● Work task
Return exactly the lines of the records below, starting at the line that contains "cnt <= cnt + CNT_W'(1);" and ending at the line that contains "export PLATFORM = sky130hd", with both of those lines kept.

========

[src/rtl/reg_load_arbiter.sv]
// Round-robin arbiter and load sequencer for a shared enable-load register.
// Optional release timeout: define REG_LOAD_ARB_TIMEOUT_EN.
module reg_load_arbiter #(
  parameter int GID_W    = 2,
  parameter int WIDTH    = 4,
  parameter int HOLD_MAX = 15,
  localparam int N_REQ   = 2**GID_W
) (
  input  logic                   clk,
  input  logic                   rst,
  input  logic [N_REQ-1:0]       req,
  input  logic [N_REQ*WIDTH-1:0] din_bus,
  output logic                   En,
  output logic [WIDTH-1:0]       Din,
  output logic [N_REQ-1:0]       ack,
  output logic [GID_W-1:0]       grant_id,
  output logic                   busy,
  output logic                   err
);

  localparam logic [1:0] S_IDLE = 2'd0;
  localparam logic [1:0] S_LOAD = 2'd1;
  localparam logic [1:0] S_ACK  = 2'd2;
  localparam logic [1:0] S_WAIT = 2'd3;

  if (HOLD_MAX < 1) begin : g_chk
    $error("HOLD_MAX must be at least 1");
  end

  logic [1:0]       state;
  logic [GID_W-1:0] rr_ptr;
  logic [GID_W-1:0] pick;
  logic             pick_valid;
  logic [WIDTH-1:0] pick_data;

`ifdef REG_LOAD_ARB_TIMEOUT_EN
  localparam int CNT_W = $clog2(HOLD_MAX + 1);
  localparam logic [CNT_W-1:0] CNT_LAST = CNT_W'(HOLD_MAX - 1);
  logic [CNT_W-1:0] cnt;
`endif

  // First set request at or after rr_ptr, wrapping around.
  always_comb begin
    logic [GID_W-1:0] idx;
    pick       = rr_ptr;
    pick_valid = 1'b0;
    idx        = '0;
    for (int k = N_REQ - 1; k >= 0; k--) begin
      idx = rr_ptr + GID_W'(k);
      if (req[idx]) begin
        pick       = idx;
        pick_valid = 1'b1;
      end
    end
    pick_data = din_bus[pick*WIDTH +: WIDTH];
  end

  // Grant / load / ack / release sequencer with registered outputs.
  always_ff @(posedge clk) begin
    if (rst) begin
      state    <= S_IDLE;
      En       <= 1'b0;
      Din      <= '0;
      ack      <= '0;
      grant_id <= '0;
      busy     <= 1'b0;
      rr_ptr   <= '0;
`ifdef REG_LOAD_ARB_TIMEOUT_EN
      err      <= 1'b0;
      cnt      <= '0;
`endif
    end else begin
      En  <= 1'b0;
      ack <= '0;
`ifdef REG_LOAD_ARB_TIMEOUT_EN
      err <= 1'b0;
`endif
      unique case (state)
        S_IDLE: begin
          if (pick_valid) begin
            state    <= S_LOAD;
            En       <= 1'b1;
            Din      <= pick_data;
            grant_id <= pick;
            rr_ptr   <= pick + GID_W'(1);
            busy     <= 1'b1;
          end
        end
        S_LOAD: begin
          state         <= S_ACK;
          ack[grant_id] <= 1'b1;
        end
        S_ACK: begin
          state <= S_WAIT;
`ifdef REG_LOAD_ARB_TIMEOUT_EN
          cnt   <= '0;
`endif
        end
        S_WAIT: begin
          if (!req[grant_id]) begin
            state <= S_IDLE;
            busy  <= 1'b0;
          end
`ifdef REG_LOAD_ARB_TIMEOUT_EN
          else if (cnt == CNT_LAST) begin
            state <= S_IDLE;
            busy  <= 1'b0;
            err   <= 1'b1;
          end else begin
            cnt <= cnt + CNT_W'(1);
          end
`endif
        end
        default: begin
          state <= S_IDLE;
          busy  <= 1'b0;
        end
      endcase
    end
  end

`ifndef REG_LOAD_ARB_TIMEOUT_EN
  assign err = 1'b0;
`endif

endmodule

[config.mk]
export PLATFORM = sky130hd
export DESIGN_NAME = reg_load_arbiter
export DESIGN_NICKNAME = d
export VERILOG_FILES = /design/src/rtl/reg_load_arbiter.sv
export SDC_FILE = /design/constraint.sdc
export NUM_CORES = 1
export LEC_CHECK = 0
export BUFFER_PORTS_ARGS = -buffer_cell sky130_fd_sc_hd__buf_2
export CORE_MARGIN = 5
export CORE_UTILIZATION = 51
export CTS_CLUSTER_DIAMETER = 30
export DETAILED_ROUTE_END_ITERATION = 7
export PLACE_DENSITY = 0.83
export SLEW_MARGIN = 20
export SYNTH_ARGS = -nofsm -noshare
export SYNTH_HDL_FRONTEND = slang
export SYNTH_SLANG_ARGS = --single-unit
[constraint.sdc]
create_clock -name clk -period 3.9 [get_ports clk]
set_input_delay 0.39 -clock clk [delete_from_list [all_inputs] [get_ports clk]]
set_output_delay 0.39 -clock clk [all_outputs]
set_load 0.005 [all_outputs]
### Yosys cells after proc, flatten, opt, wreduce, memory -nomap -nowiden

Index checks and enable logic that the tools add are counted.

* shift-type cells: 1
* add/sub/neg operators: 4
* mux-type cells: 27
* reductions and logical operators: 8
* bitwise operators: 2
* eq/ne operators: 5
* magnitude comparators: 6

Operators with widths (count)
* $shiftx 16x5->4: 1
* $lt 2x3->1 const B: 5
* $mux 1: 13
* $mux 2: 6
* $bmux 1 s2: 5
* $pmux 2 s4: 1
* $add 2x1->2 const B: 2
* $add 2x2->2 const B: 2
* $eq 2x2->1 const B: 2
* $ne 2x2->1 const B: 2
* $reduce_and 2->1: 2
* $reduce_or 2->1: 2
* $reduce_and 3->1: 1
* $demux 1 s2: 1
* $eq 2x1->1 const B: 1
* $ge 2x1->1 const B: 1
* $logic_not 2->1: 1
* $not 1->1: 2
* $pmux 1 s2: 1
* $reduce_bool 2->1: 1
* $logic_and 1x1->1: 1

* output and inout port bits: 13
* register bits: 16

### Logic depth before layout (Yosys ltp)

Gate-level depths: netlist of the first run.

* word-level depth: 9
* mapped depth: 8

### Worst setup path before layout of the first run

Ideal clock, no wire load.

* kind: input-to-reg
* from: in req[3]
* to: reg Din[1]
* data required time: 3.809 ns
* library setup time: 0.091 ns
* data arrival time: 1.593 ns
* cell stages on the path: 5
* path buffers: 0
* setup slack: 2.216 ns
* cell sequence: or4_1 -> nand2_1 -> a211oi_1 -> a21boi_0 -> a311oi_1

* cells in the longest elaborated chain, start to end: 7

RTL lines
* from (decl): RTL line 11 `input logic [N_REQ-1:0] req,`
* $bmux 1 s2: RTL line 50 `if (req[idx]) begin`
* $mux 1 (implied by the code): RTL line 50
* $mux 2 or $mux 1 (tied branches) (4 in series): RTL line 50
* $shiftx 16x5->4 or $reduce_and 2->1 (tied branches)
* to (signal assigned): RTL line 83 `Din <= pick_data;`
* to (decl): RTL line 14 `output logic [WIDTH-1:0] Din,`

Parallel ways exist; a longest one is shown, timed or not. The select of a mux whose other input is x is not followed.
A chain may end at the register's enable or synchronous reset.

### Worst setup path after layout of the first run

* from: reg rr_ptr[1]
* to: reg Din[1]

* cells in the longest elaborated chain, start to end: 8

RTL lines
* from (decl): RTL line 31 `logic [GID_W-1:0] rr_ptr;`
* from (signal assigned): RTL line 85 `rr_ptr <= pick + GID_W'(1);`
* $add 2x2->2: RTL line 49 `idx = rr_ptr + GID_W'(k);`
* $bmux 1 s2: RTL line 50
* $mux 1 (implied by the code): RTL line 50
* $mux 2 or $mux 1 (tied branches) (4 in series): RTL line 50
* $shiftx 16x5->4 or $reduce_and 2->1 (tied branches)

Parallel ways exist; a longest one is shown, timed or not. The select of a mux whose other input is x is not followed.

========

● Solved problem
            cnt <= cnt + CNT_W'(1);
          end
`endif
        end
        default: begin
          state <= S_IDLE;
          busy  <= 1'b0;
        end
      endcase
    end
  end

`ifndef REG_LOAD_ARB_TIMEOUT_EN
  assign err = 1'b0;
`endif

endmodule

[config.mk]
export PLATFORM = sky130hd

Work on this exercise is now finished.